After that first night toe-sucking was a given, like the backyard, or the series of pages and callbacks that eventually led us there. Though to be perfectly frank, I never participated in the latter. I mean, sure, I had a beeper. Everyone had a beeper. And while I could drink and toe-suck with the best of them, I wasn’t about to “411, 143, *88 so you know it’s me” any of those dudes. It was just too intimate, and like my parents used to love to remind me, I was only fourteen. But as long as I had my girls Isabella and Dahlia by my side, I knew that eventually one of the boys would swoop us.


If David himself were picking us up, we’d pile into his E-Class and I’d wonder about the life that would lead an otherwise unremarkable, kinda nerdy nineteen-year-old boy into his own brand-new luxury sedan. But alas, such were the marvels of the north side of Santa Monica. Million dollar cottage mansions with pantries stuffed full of name-brand snacks. Driveways with multiple Mercedes, backyards with hot tubs, and whole rooms designated for games. The north side of Santa Monica: where friends were always over and always welcomed to stay for dinner, and where parents were always away on vacation, or “business.” I never understood the mechanics of such living, yet I pondered them relentlessly until we pulled into the liquor store. Then it was either a bottle of Bacardi Limon, or as much Natty Ice as all of us could stomach and afford. When Portia was with us, she would always make the boys pay. She was older, sixteen at least, and classier than the lot of us put together. Still, it never felt right to me having the boys buy the booze. The implications terrified me, and I would make a point to show that I could fund my own intoxication. It seemed like the smarter thing to do, and I was just naive enough to imagine I had principles and ignorant enough to imagine that those principles would keep me safe.

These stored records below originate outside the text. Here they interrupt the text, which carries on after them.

`src/rtl/nor_gate_exerciser_pkg.sv`:
```
// Shared definitions for the 2-input gate exerciser: FSM state encoding and
// the expected-function codes selectable through the FUNC parameter.
package nor_gate_exerciser_pkg;

   typedef enum logic [2:0] {
      ST_IDLE   = 3'd0,
      ST_DRIVE  = 3'd1,
      ST_SETTLE = 3'd2,
      ST_SAMPLE = 3'd3,
      ST_DONE   = 3'd4
   } state_e;

   localparam int unsigned FUNC_NOR  = 0;
   localparam int unsigned FUNC_NAND = 1;
   localparam int unsigned FUNC_AND  = 2;
   localparam int unsigned FUNC_OR   = 3;
   localparam int unsigned FUNC_XOR  = 4;
   localparam int unsigned FUNC_XNOR = 5;

endpackage

```
`src/rtl/nor_gate_exerciser_gate_ref_model.sv`:
```
// Combinational golden model of a 2-input cell; FUNC selects the boolean function.
// Unknown codes fall back to NOR.
module nor_gate_exerciser_gate_ref_model
   import nor_gate_exerciser_pkg::*;
#(
   parameter int unsigned FUNC = FUNC_NOR
) (
   input  logic in1_i,
   input  logic in2_i,
   output logic expected_o
);

   always_comb begin
      case (FUNC)
         FUNC_NAND: expected_o = ~(in1_i & in2_i);
         FUNC_AND:  expected_o = in1_i & in2_i;
         FUNC_OR:   expected_o = in1_i | in2_i;
         FUNC_XOR:  expected_o = in1_i ^ in2_i;
         FUNC_XNOR: expected_o = ~(in1_i ^ in2_i);
         default:   expected_o = ~(in1_i | in2_i);
      endcase
   end

endmodule

```
`src/rtl/nor_gate_exerciser.sv`:
```
// Drives all four input vectors into a 2-input gate under test, waits a settle time,
// samples its output against the reference function and keeps a run scoreboard.
module nor_gate_exerciser
   import nor_gate_exerciser_pkg::*;
#(
   parameter int unsigned SETTLE_CYCLES = 2,
   parameter int unsigned PASSES        = 1,
   parameter int unsigned FUNC          = FUNC_NOR,
   parameter int unsigned ERR_W         = 8
) (
   input  logic             clk,
   input  logic             rst,
   input  logic             start,
   input  logic             abort,
   input  logic             dut_y,
   output logic             drive_in1,
   output logic             drive_in2,
   output logic             busy,
   output logic             done,
   output logic             pass_ok,
   output logic [ERR_W-1:0] err_count,
   output logic             first_fail_vld,
   output logic [1:0]       first_fail_vec,
   output state_e           dbg_state_o
);

   localparam int unsigned       PASS_W    = (PASSES > 1) ? $clog2(PASSES) : 1;
   localparam int unsigned       SET_W     = (SETTLE_CYCLES > 0) ? $clog2(SETTLE_CYCLES + 1) : 1;
   localparam logic [PASS_W-1:0] PASS_LAST = PASS_W'(PASSES - 1);
   localparam logic [SET_W-1:0]  SET_LOAD  = SET_W'(SETTLE_CYCLES);

   state_e            state_q, state_d;
   logic [1:0]        vec_q, vec_d;
   logic [PASS_W-1:0] pass_q, pass_d;
   logic [SET_W-1:0]  settle_q, settle_d;
   logic [ERR_W-1:0]  err_q, err_d;
   logic              ff_vld_q, ff_vld_d;
   logic [1:0]        ff_vec_q, ff_vec_d;
   logic              exp_y;
   logic              mismatch;

   nor_gate_exerciser_gate_ref_model #(.FUNC(FUNC)) u_ref (
      .in1_i      (vec_q[1]),
      .in2_i      (vec_q[0]),
      .expected_o (exp_y)
   );

   // Case inequality so a floating or unknown gate output is scored as a failure.
   assign mismatch = (dut_y !== exp_y);

   always_ff @(posedge clk) begin
      if (rst) begin
         state_q  <= ST_IDLE;
         vec_q    <= '0;
         pass_q   <= '0;
         settle_q <= '0;
         err_q    <= '0;
         ff_vld_q <= 1'b0;
         ff_vec_q <= '0;
      end else begin
         state_q  <= state_d;
         vec_q    <= vec_d;
         pass_q   <= pass_d;
         settle_q <= settle_d;
         err_q    <= err_d;
         ff_vld_q <= ff_vld_d;
         ff_vec_q <= ff_vec_d;
      end
   end

   // start and abort are level-sampled single-cycle requests with no ready:
   // abort always wins, start is only taken in IDLE or DONE and dropped otherwise.
   always_comb begin
      state_d  = state_q;
      vec_d    = vec_q;
      pass_d   = pass_q;
      settle_d = settle_q;
      err_d    = err_q;
      ff_vld_d = ff_vld_q;
      ff_vec_d = ff_vec_q;
      if (abort) begin
         state_d = ST_IDLE;
      end else begin
         case (state_q)
            ST_IDLE, ST_DONE: begin
               if (start) begin
                  state_d  = ST_DRIVE;
                  vec_d    = '0;
                  pass_d   = '0;
                  err_d    = '0;
                  ff_vld_d = 1'b0;
                  ff_vec_d = '0;
               end
            end
            ST_DRIVE: begin
               settle_d = SET_LOAD;
               state_d  = (SETTLE_CYCLES == 0) ? ST_SAMPLE : ST_SETTLE;
            end
            ST_SETTLE: begin
               if (settle_q <= SET_W'(1)) state_d = ST_SAMPLE;
               else                       settle_d = settle_q - SET_W'(1);
            end
            ST_SAMPLE: begin
               if (mismatch) begin
                  if (err_q != {ERR_W{1'b1}}) err_d = err_q + ERR_W'(1);
                  if (!ff_vld_q) begin
                     ff_vld_d = 1'b1;
                     ff_vec_d = vec_q;
                  end
               end
               if (vec_q != 2'd3) begin
                  vec_d   = vec_q + 2'd1;
                  state_d = ST_DRIVE;
               end else if (pass_q != PASS_LAST) begin
                  pass_d  = pass_q + PASS_W'(1);
                  vec_d   = '0;
                  state_d = ST_DRIVE;
               end else begin
                  state_d = ST_DONE;
               end
            end
            default: state_d = ST_IDLE;
         endcase
      end
   end

   always_comb begin
      busy = 1'b0;
      done = 1'b0;
      case (state_q)
         ST_DRIVE, ST_SETTLE, ST_SAMPLE: busy = 1'b1;
         ST_DONE:                        done = 1'b1;
         default:                        ;
      endcase
   end

   // vec_q only advances on leaving SAMPLE, so the pins hold from DRIVE through SAMPLE.
   assign drive_in1      = busy & vec_q[1];
   assign drive_in2      = busy & vec_q[0];
   assign pass_ok        = done & (err_q == '0);
   assign err_count      = err_q;
   assign first_fail_vld = ff_vld_q;
   assign first_fail_vec = ff_vec_q;
   assign dbg_state_o    = state_q;

endmodule

```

Those boys had it made. Hanging out with young girls who would insist on paying for their own booze. Ending up in hot tubs at the end of the night, toes in mouths for nothing. We were all amateurs, really, but I digress.


On this particular night, Ricky’s night, we all opted for Natty Ice and snuck onto the polo field at Will Rogers Park to pregame. Dahlia always brought apples for the horses on Will Rogers nights. When we used to go horseback riding every summer at Y Camp in Big Bear, if you could get her to even sit on a horse, she’d be shitting her whole pants with fright. But at Will Rogers with them safely tucked into their stables, trespassing in the dead of night, Dahlia could walk right up, apple in hand, like a damn horse whisperer.


So there we were, pounding can after can of sparkling malted piss water, and I just knew I had to say something to Ricky. I mustered up the liquid courage to ask if he wanted to race.

“Oh, yeah?” He grinned. “Do you seriously think you can beat me?” His look was all fun and mischief and toothsome possibility.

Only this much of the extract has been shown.